● AIM OF THE TASK
Among the entries below, extract exactly the lines that run from the one with "netlist_area_um2 = 6910" through the one with "drt_wl_total_mm = 15.4", both ends included.

● RECORDS PROVIDED
### src/rtl/uart_rx_fifo_if.sv
// uart_rx_fifo_if: uart receive handshake plus 68000-style word register bus
interface uart_rx_fifo_if;
  logic [7:0]  rx_data;
  logic        rx_avail;
  logic        rx_avail_clear;
  logic        addr;
  logic        rw;
  logic        uds;
  logic        lds;
  logic [15:0] data_write;
  logic [15:0] data_read;
  logic        irq;
  modport master (
    output rx_data, rx_avail, addr, rw, uds, lds, data_write,
    input  rx_avail_clear, data_read, irq
  );
  modport slave (
    input  rx_data, rx_avail, addr, rw, uds, lds, data_write,
    output rx_avail_clear, data_read, irq
  );
endinterface

### src/rtl/uart_rx_fifo.sv
// uart_rx_fifo: buffers uart RX bytes in a FIFO read by the CPU through DATA/STATUS words
module uart_rx_fifo #(
  parameter int DEPTH = 16,
  parameter int AW    = 4
) (
  input logic            clk,
  input logic            reset,
  uart_rx_fifo_if.slave  bus
);
  typedef enum logic {IDLE, ACK} state_t;
  state_t        state;
  logic [7:0]    mem [DEPTH];
  logic [AW-1:0] rd_ptr, wr_ptr;
  logic [AW:0]   count, count_n;
  logic          overflow, irq_en, irq_en_n, strb_q;
  logic          empty, full, start, pop, wr, flush, take, push;
  logic [15:0]   status;
  always_comb begin
    empty    = count == '0;
    full     = count == (AW+1)'(DEPTH);
    start    = (bus.uds | bus.lds) & ~strb_q;
    pop      = start & bus.rw & ~bus.addr & bus.uds & ~empty;
    wr       = start & ~bus.rw & bus.addr & bus.lds;
    flush    = wr & bus.data_write[0];
    take     = (state == IDLE) & bus.rx_avail;
    // a pop in the same cycle frees the slot, so a full FIFO can still accept
    push     = take & (~full | pop) & ~flush;
    irq_en_n = wr ? bus.data_write[1] : irq_en;
    count_n  = flush ? '0 : count + (AW+1)'(push) - (AW+1)'(pop);
    status   = {3'b0, 5'(count), 4'b0, irq_en, overflow, full, ~empty};
  end
  always_ff @(posedge clk) if (push) mem[wr_ptr] <= bus.rx_data;
  always_ff @(posedge clk) begin
    if (reset) begin
      state              <= IDLE;
      rd_ptr             <= '0;
      wr_ptr             <= '0;
      count              <= '0;
      overflow           <= 1'b0;
      irq_en             <= 1'b0;
      strb_q             <= 1'b0;
      bus.rx_avail_clear <= 1'b0;
      bus.irq            <= 1'b0;
      bus.data_read      <= '0;
    end else begin
      strb_q   <= bus.uds | bus.lds;
      count    <= count_n;
      irq_en   <= irq_en_n;
      bus.irq  <= irq_en_n & (count_n != '0);
      rd_ptr   <= flush ? '0 : rd_ptr + AW'(pop);
      wr_ptr   <= flush ? '0 : wr_ptr + AW'(push);
      overflow <= (overflow & ~(wr & bus.data_write[2])) | (take & full & ~pop & ~flush);
      if (take) begin
        state              <= ACK;
        bus.rx_avail_clear <= 1'b1;
      end else if (state == ACK && !bus.rx_avail) begin
        state              <= IDLE;
        bus.rx_avail_clear <= 1'b0;
      end
      if (start & bus.rw)
        bus.data_read <= bus.addr ? status : (empty ? 16'h0000 : {mem[rd_ptr], 8'h00});
    end
  end
endmodule

### src/flat_wrapper.sv
// flat-port wrapper written by rule: the top's interface ports become plain ports
module uart_rx_fifo_flat 
#(
  parameter int DEPTH = 16,
  parameter int AW    = 4
)
  (clk, reset, bus_rx_data, bus_rx_avail, bus_addr, bus_rw, bus_uds, bus_lds, bus_data_write, bus_rx_avail_clear, bus_data_read, bus_irq);
  uart_rx_fifo_if bus_i ();
  input logic clk;
  input logic reset;
  input wire logic [$bits(bus_i.rx_data)-1:0] bus_rx_data;
  input wire logic [$bits(bus_i.rx_avail)-1:0] bus_rx_avail;
  input wire logic [$bits(bus_i.addr)-1:0] bus_addr;
  input wire logic [$bits(bus_i.rw)-1:0] bus_rw;
  input wire logic [$bits(bus_i.uds)-1:0] bus_uds;
  input wire logic [$bits(bus_i.lds)-1:0] bus_lds;
  input wire logic [$bits(bus_i.data_write)-1:0] bus_data_write;
  output wire logic [$bits(bus_i.rx_avail_clear)-1:0] bus_rx_avail_clear;
  output wire logic [$bits(bus_i.data_read)-1:0] bus_data_read;
  output wire logic [$bits(bus_i.irq)-1:0] bus_irq;
  assign bus_i.rx_data = bus_rx_data;
  assign bus_i.rx_avail = bus_rx_avail;
  assign bus_i.addr = bus_addr;
  assign bus_i.rw = bus_rw;
  assign bus_i.uds = bus_uds;
  assign bus_i.lds = bus_lds;
  assign bus_i.data_write = bus_data_write;
  assign bus_rx_avail_clear = bus_i.rx_avail_clear;
  assign bus_data_read = bus_i.data_read;
  assign bus_irq = bus_i.irq;
  uart_rx_fifo #(.DEPTH(DEPTH), .AW(AW)) u_core (.clk(clk), .reset(reset), .bus(bus_i));
endmodule
### config.mk
export PLATFORM = sky130hd
export DESIGN_NAME = uart_rx_fifo_flat
export DESIGN_NICKNAME = d
export VERILOG_FILES = /design/src/rtl/uart_rx_fifo_if.sv /design/src/rtl/uart_rx_fifo.sv /design/src/flat_wrapper.sv
export SDC_FILE = /design/constraint.sdc
export NUM_CORES = 1
export LEC_CHECK = 0
export ABC_AREA = 1
export CORE_ASPECT_RATIO = 0.9
export CORE_MARGIN = 3
export CORE_UTILIZATION = 63
export CTS_CLUSTER_SIZE = 30
export DETAILED_ROUTE_END_ITERATION = 8
export PLACE_DENSITY = 0.82
export SKIP_CTS_REPAIR_TIMING = 1
export SLEW_MARGIN = 20
export SYNTH_ARGS = -nofsm -noshare
export SYNTH_HDL_FRONTEND = slang
export SYNTH_SLANG_ARGS = --single-unit
export TNS_END_PERCENT = 20
### constraint.sdc
create_clock -name clk -period 4.3 [get_ports clk]
set_input_delay 0.43 -clock clk [delete_from_list [all_inputs] [get_ports clk]]
set_output_delay 0.43 -clock clk [all_outputs]
set_load 0.03 [all_outputs]
Yosys cells after proc, flatten, opt, wreduce, memory -nomap -nowiden
Memories as Yosys holds them, arrays and structs flattened. A register that Yosys moved wholly into a read port is not among the register bits.
Index checks and enable logic that the tools add are counted.
Word-level totals
  output and inout bits: 18
  word-level logic and storage cells: 60
  RAM bits: 128
  memories kept: 1
  register bits after elaboration: 34
Cells by class
  add/sub/neg operators: 4
  equal/unequal tests: 1
  bitwise logic cells: 30
  mux-type cells: 9
  reductions and logical operators: 6
Memory list
  u_core.mem: words 16, bits a word 8, rd ports 1, clocked after Yosys merged registers in 1, write ports 1, RTL line uart_rx_fifo.sv:12  | logic [7:0] mem [DEPTH];
Operators by type and width (number)
  2-to-1 mux 16 bit: 2
  AND 1 bit: 18
  NOT 1 bit: 9
  adder 4 x 1 -> 4 bit: 2
  adder 5 x 1 -> 5 bit: 1
  == test 5 bit (second input constant): 1
  logical NOT 5 bit: 1
  2-to-1 mux 1 bit: 5
  2-to-1 mux 5 bit: 1
  nonzero test 5 bit: 1
  subtractor 5 x 1 -> 5 bit: 1
  2-to-1 mux 4 bit: 1
  bitwise OR 1 bit: 3
  nonzero test 2 bit: 1
  OR reduction 2 bit: 1
  logical AND 1 bit: 1
  logical NOT 1 bit: 1

Logic depth before layout (Yosys ltp)
Gate-level depths: netlist of run 1.
  depth after elaboration: 14
  depth in mapped cells: 20

Least setup slack after synthesis of run 1
Ideal clock, no wire load.
  path type: flip-flop to flip-flop
  from: register u_core.count[2]
  to: register u_core.bus.irq
  path buffers: 1
  cell stages (with the launch flop): 21
  period minus slack after synthesis: 2.568 ns
  data arrival time: 2.456 ns
  required time: 4.188 ns
  path slack: 1.732 ns
  path through: dfxtp_1 inv_1 ha_1 nand4_1 nand3_2 inv_4 nand2_2 nand2_4 nand2_4 buf_12 inv_2 ha_1 inv_1 fa_1 inv_1 a21oi_1 nor2_1 nor2_1 xor2_1 nor2_1 nor2_1
On the way
  word-level cells in the longest chain between the ends: 11
  elaborated cells on any way between the ends: 13
  those cells by class: add/sub (2); eq/ne (1); mux (1); bitwise (7); reduce/logical (2)
Ends and longest elaborated chain
  start: declaration: RTL line uart_rx_fifo.sv:14  | logic [AW:0] count, count_n;
  start signal: assignment: RTL line uart_rx_fifo.sv:47  | count <= count_n;
  logical NOT 5 bit: RTL line uart_rx_fifo.sv:19  | empty = count == '0;
  NOT 1 bit: RTL line uart_rx_fifo.sv:22  | pop = start & bus.rw & ~bus.addr & bus.uds & ~empty;
  AND 1 bit: RTL line uart_rx_fifo.sv:22
  bitwise OR 1 bit: RTL line uart_rx_fifo.sv:27  | push = take & (~full | pop) & ~flush;
  AND 1 bit (2 in a row): RTL line uart_rx_fifo.sv:27
  adder 5 x 1 -> 5 bit: RTL line uart_rx_fifo.sv:29  | count_n = flush ? '0 : count + (AW+1)'(push) - (AW+1)'(pop);
  subtractor 5 x 1 -> 5 bit (*): RTL line uart_rx_fifo.sv:29
  2-to-1 mux 5 bit (*): RTL line uart_rx_fifo.sv:29
  nonzero test 5 bit (*): RTL line uart_rx_fifo.sv:49  | bus.irq <= irq_en_n & (count_n != '0);
  AND 1 bit (*): RTL line uart_rx_fifo.sv:49
  end signal: assignment: RTL line uart_rx_fifo.sv:49
  end: declaration: RTL line uart_rx_fifo_if.sv:19  | output rx_avail_clear, data_read, irq
Mark *: on every way between the ends. The rest lies on a longest branch, timed or not.
A chain may end at the register's enable or synchronous reset.

Final worst setup path of run 1
Ends and elaborated chain as after synthesis.

==> reports/results.ini, run 1 <==
[run_status]
status = completed

[power_and_ir_drop]
ir_worst_vdd_v = 0.000417
power_density_nw_per_um2 = 495
p_total_mw = 3.91
leakage_nw = 3.11

[floorplanning]
initial_utilization_pct = 66.0
io_pins = 49
floorplan.die.height_um = 105
core_um2 = 10500
die-width_um = 116
num_rows = 35
die_area_um2 = 12300

[timing]
maxSlewViolCount = 0
finalClockSkew_ns = 0.00693
setup_ws_ns = 1.27
finalCritPeriodShare_pct = 70.4
period_needed_ns = 3.03
worstMarginPinSlew_ns = 0.891
whs_ns = 0.470
finalHoldViolations = 0
slew_headroom_pct = 40.6
clock.fmax_ghz = 0.330
setup_viol = 0
finalSetupTns_ns = 0
rsz0062_at_grt = false

[logic_synthesis]
synth_cell_type_count = 31
ys_ff_latch = 158
synth-seq-area-share_pct = 64.3
syn_inst = 692
netlist_area_um2 = 6910
synth_area_per_cell_um2 = 9.98
yosys_warnings = 0

[placement]
dp_cells = 828
io_buffers = 31
place_hpwl_mm = 9.53
place_ws_ns = 0.937
placed_area_um2 = 7250
gp_congestion = 0.835

[detailed_routing]
vias = 4857
viasPerCell = 5.65
first_pass_iters = 5
drt_wl_total_mm = 15.4
ant_nets = 0
dr_wl_met2_mm = 7.57
route.detailed.wl_per_inst_um = 17.9
wl_met3_mm = 1.20
wl_met1_mm = 6.29
post-route-drc-count = 0
drt_iter0_drc = 493
top_layer_used = met4

[global_route]
grt_pass1_wl_mm = 24.2
first_global_vias = 4761
grt_start_max_net_pins = 69
antenna_found_initial = 0
track_usage_pct = 26.5
grt_overflow = 0

[clocking]
clockRootBuffer = clkbuf_16
path_clk_slew_ns = 0.06
cts_buffers = 17
cts_tree = built
cts.sinks = 158
cts_buffer_depth = 2
htreeDepth = 4
clock_latency_ns = 0.43

[setup_path]
cp_max_fo = 9
endpoint_kind = register
required_ns = 4.62
worstSetupStartpointType = register
crit_arrival_ns = 3.35
path_class = reg2reg

[final_layout]
nFillCells = 662
diodes = 0
mostFrequentLayoutCell = nand2_1
nNetsFinal = 759
finalNonFillerCells = 860
fin_util_pct = 75.4
area_growth_pct = 14.2
layout_common_cells = 227 x nand2_1, 128 x edfxtp_1, 77 x nand3_1, 71 x inv_1, 54 x nor2_1
design_area_um2 = 7890
drive_above_1_share_pct = 8.07

[hold_path]
min_path_type = reg2reg

[job]
drv_cap = 0

==> cell families after synthesis <==
logic type / Yosys count / synth area share, %
xor gates and xnor gates: 7 / 0.888
AOI/OAI and AO/OA: 29 / 2.35
and+or+nand+nor: 379 / 23.8
DFF: 158 / 64.3
other: 1 / 0.0543
buffers and inverters: 108 / 6.67
adders and majority gates: 10 / 1.92
==> area by class of cell <==
type	count	area (µm²)	share of cell area [%]
sequential	158	4450	56.4
multi-input combinational	429	2010	25.5
clock buffer	19	453	5.74
timing repair buffer	34	333	4.22
inverter	78	297	3.76
clock inverter	13	185	2.35
tap	129	161	2.05
==> flip-flops by register name, summed over array words and instances (netlist names) <==
register,count
u_core.bus.data_read,12
u_core.overflow,1
u_core.bus.irq,1
u_core.count,5
u_core.bus.rx_avail_clear,1
u_core.mem,128
u_core.irq_en,1
u_core.wr_ptr,4
u_core.strb_q,1
u_core.rd_ptr,4
==> layer usage <==
layer,vias up,global-route usage [%]
li1,2299,-
met1,2306,35.5
met3,34,7.23
met5,-,0
met2,218,41.5
met4,0,10.0
==> report_power, final <==
part	switching, mW	internal, mW
Clock	0.599	1.01
Combinational	0.362	0.179
Sequential	0.0413	1.72
==> worst max-delay path, stage by stage (launching register included) <==
cell and delay [ns]:
dfxtp_1 0.39, inv_1 0.08, ha_1 0.22, nand4_1 0.16, nand3_2 0.13, inv_4 0.13, nand2_2 0.12, nor2_1 0.24
inv_1 0.10, nand2_1 0.09, ha_1 0.16, inv_1 0.07, fa_1 0.44, inv_1 0.07, a21oi_1 0.06, nor2_1 0.09
nor2_1 0.06, xor2_1 0.15, nor2_1 0.11, nor2_1 0.05
==> synth_stat cells (all sizes together) <==
cell	instances	area, µm²
a21oi	15	75.1
a22oi	6	45.0
buf	19	124
clkbuf	11	41.3
clkinv	1	3.75
conb	1	3.75
dfxtp	30	601
edfxtp	128	3840
fa	1	20.0
ha	9	113
inv	77	292
nand2	230	881
nand3	79	405
nand4	2	12.5
nor2	65	317
nor3	3	26.3
o211ai	1	7.51
o21ai	7	35.0
xnor2	3	26.3
xor2	4	35.0
==> final timing paths <==
path                                               from                      end  slack, ns  depth (start not counted)
worst max register to register          u_core.count[2]           u_core.bus.irq       1.27                         19
worst min-delay path            u_core.bus.data_read[2]  u_core.bus.data_read[2]       0.47                          2
worst max-delay path                    u_core.count[2]           u_core.bus.irq       1.27                         19
worst min register to register  u_core.bus.data_read[2]  u_core.bus.data_read[2]       0.47                          2
Note: power is estimated with default switching activity, not from simulation.
==> run 2: changes to the inputs <==
--- a/config.mk
+++ b/config.mk
@@ -8,10 +8,10 @@
 export ABC_AREA = 1
 export CORE_ASPECT_RATIO = 0.9
 export CORE_MARGIN = 3
-export CORE_UTILIZATION = 63
+export CORE_UTILIZATION = 59
 export CTS_CLUSTER_SIZE = 30
 export DETAILED_ROUTE_END_ITERATION = 8
-export PLACE_DENSITY = 0.82
+export PLACE_DENSITY = 0.77
 export SKIP_CTS_REPAIR_TIMING = 1
 export SLEW_MARGIN = 20
 export SYNTH_ARGS = -nofsm -noshare
==> constraint.sdc (replaced) <==
create_clock -name clk -period 3.1 [get_ports clk]
set_input_delay 0.31 -clock clk [delete_from_list [all_inputs] [get_ports clk]]
set_output_delay 0.31 -clock clk [all_outputs]
set_load 0.03 [all_outputs]
==> run 2 against run 1 <==
Global-route usage decreased by 1.9 points. Critical path type unchanged. Largest power group unchanged. Die area grew 6.4%. Sequential share of layout area down 0.50 points. Largest cell class unchanged.
==> reports/results.ini, run 2 (synthesis results as in run 1) <==
[power_and_ir_drop]
leakage_nw = 3.14  ; +1.1%
power_density_nw_per_um2 = 663  ; +34%
ir_worst_vdd_v = 0.000640  ; +53%

[global_route]
grt_start_max_net_pins = 69  ; unchanged
track_usage_pct = 24.6  ; -1.9 points
first_global_vias = 4733  ; -0.59%
grt_overflow = 0  ; unchanged
antenna_found_initial = 0  ; unchanged
grt_pass1_wl_mm = 23.9  ; -1.1%

[clocking]
cts_buffers = 17  ; unchanged
clockRootBuffer = clkbuf_16
path_clk_slew_ns = 0.06  ; about the same
clock_latency_ns = 0.42  ; about the same
htreeDepth = 4  ; unchanged
cts.sinks = 158  ; unchanged
cts_buffer_depth = 2  ; unchanged
cts_tree = built

[placement]
io_buffers = 31  ; unchanged
placed_area_um2 = 7350  ; +1.4%
place_hpwl_mm = 9.82  ; +3.0%
place_ws_ns = 0.115  ; -0.822 ns
gp_congestion = 0.941  ; +13%

[timing]
finalClockSkew_ns = 0.00816  ; +0.00124 ns
setup_viol = 0  ; unchanged
finalSetupTns_ns = 0  ; unchanged
slew_headroom_pct = 47.1  ; +6.5 points
whs_ns = 0.465  ; -0.00478 ns
worstMarginPinSlew_ns = 0.791  ; -0.100 ns
finalCritPeriodShare_pct = 89.4  ; +19 points
finalHoldViolations = 0  ; unchanged
period_needed_ns = 2.77  ; -0.258 ns
clock.fmax_ghz = 0.361  ; +9.3%
maxSlewViolCount = 0  ; unchanged
setup_ws_ns = 0.330  ; -0.942 ns
rsz0062_at_grt = false

[floorplanning]
floorplan.die.height_um = 109  ; +3.1%
initial_utilization_pct = 62.1  ; -3.9 points
die_area_um2 = 13000  ; +6.4%
die-width_um = 120  ; +3.2%
core_um2 = 11100  ; +6.3%
io_pins = 49  ; unchanged
num_rows = 36  ; +2.9%

[setup_path]
required_ns = 3.42  ; -1.20 ns
crit_arrival_ns = 3.09  ; -0.26 ns
endpoint_kind = register
path_class = reg2reg
worstSetupStartpointType = register
cp_max_fo = 5  ; -4

[final_layout]
design_area_um2 = 7960  ; +0.89%
drive_above_1_share_pct = 8.53  ; +0.45 points
largest_reg_flops = 128  ; unchanged
area_growth_pct = 15.2
nNetsFinal = 767  ; +1.1%
top_regs = u_core.mem: 128 flops, u_core.bus.data_read: 12 flops, u_core.count: 5 flops
diodes = 0  ; unchanged
nFillCells = 794  ; +20%
largest_register = u_core.mem
layout_common_cells = 227 x nand2_1, 128 x edfxtp_1, 77 x nand3_1, 71 x inv_1, 54 x nor2_1
mostFrequentLayoutCell = nand2_1

[detailed_routing]
viasPerCell = 5.43  ; -3.9%
post-route-drc-count = 0  ; unchanged
ant_nets = 0  ; unchanged
vias = 4835  ; -0.45%
drt_iter0_drc = 435  ; -12%
drt_wl_total_mm = 15.2  ; -1.8%
route.detailed.wl_per_inst_um = 17.0  ; -5.2%
first_pass_iters = 6  ; +1

[job]
drv_cap = 0  ; unchanged

[run_status]
status = completed

[hold_path]
min_path_type = reg2reg

run 2: worst max-delay path, cell delays in order (launching register included):
cell	delay (ns)
dfxtp_1	0.40
inv_1	0.09
ha_1	0.22
nand4_1	0.16
nand3_2	0.13
inv_4	0.07
nand2_2	0.09
nor2_1	0.16
inv_1	0.08
nand2_1	0.07
ha_1	0.17
inv_1	0.06
fa_1	0.42
inv_1	0.07
a21oi_1	0.06
nor2_1	0.08
nor2_1	0.05
xor2_1	0.15
nor2_1	0.10
nor2_1	0.04
run 2: final timing paths:
check                            end  slack (ns)  cells past startpoint             from
max                   u_core.bus.irq        0.33                     19  u_core.count[2]
min          u_core.bus.data_read[3]        0.47                      2    u_core.irq_en
max reg2reg           u_core.bus.irq        0.33                     19  u_core.count[2]
min reg2reg  u_core.bus.data_read[3]        0.47                      2    u_core.irq_en
run 2: routing by layer:
layer	track usage, %	vias up	wire length (µm)
met1	32.9	2283	6420
li1	-	2323	-
met5	0	-	0
met3	5.29	34	964
met4	9.73	0	433
met2	40.1	195	7350
run 2: layout make-up:
class / count / area (µm²) / share of cell area, %
Clock inverter: 8 / 71.3 / 0.896
Tap cell: 152 / 190 / 2.39
Clock buffer: 24 / 537 / 6.75
Multi-Input combinational cell: 429 / 2010 / 25.3
Inverter: 78 / 295 / 3.71
Sequential cell: 158 / 4450 / 55.9
Timing Repair Buffer: 42 / 405 / 5.09
run 2: through the flow:
step / cells / utilization [%] / power (mW)
after global placement: 859 / 66.1 / 3.19
after global routing: 891 / 71.5 / 5.47
final: 891 / 71.5 / 5.28
after detailed placement: 859 / 66.1 / 3.22
after CTS: 891 / 71.5 / 5.27
after floorplan: 695 / - / 3.01
run 2: where the power goes:
| group | switching, mW | leakage [nW] | internal (mW) |
|---|---|---|---|
| clock | 0.799 | 0.299 | 1.29 |
| sequential | 0.0535 | 1.40 | 2.39 |
| combinational | 0.488 | 1.44 | 0.256 |
| total | 1.34 | 3.14 | 3.94 |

● RESPONSE TO THE TASK
netlist_area_um2 = 6910
synth_area_per_cell_um2 = 9.98
yosys_warnings = 0

[placement]
dp_cells = 828
io_buffers = 31
place_hpwl_mm = 9.53
place_ws_ns = 0.937
placed_area_um2 = 7250
gp_congestion = 0.835

[detailed_routing]
vias = 4857
viasPerCell = 5.65
first_pass_iters = 5
drt_wl_total_mm = 15.4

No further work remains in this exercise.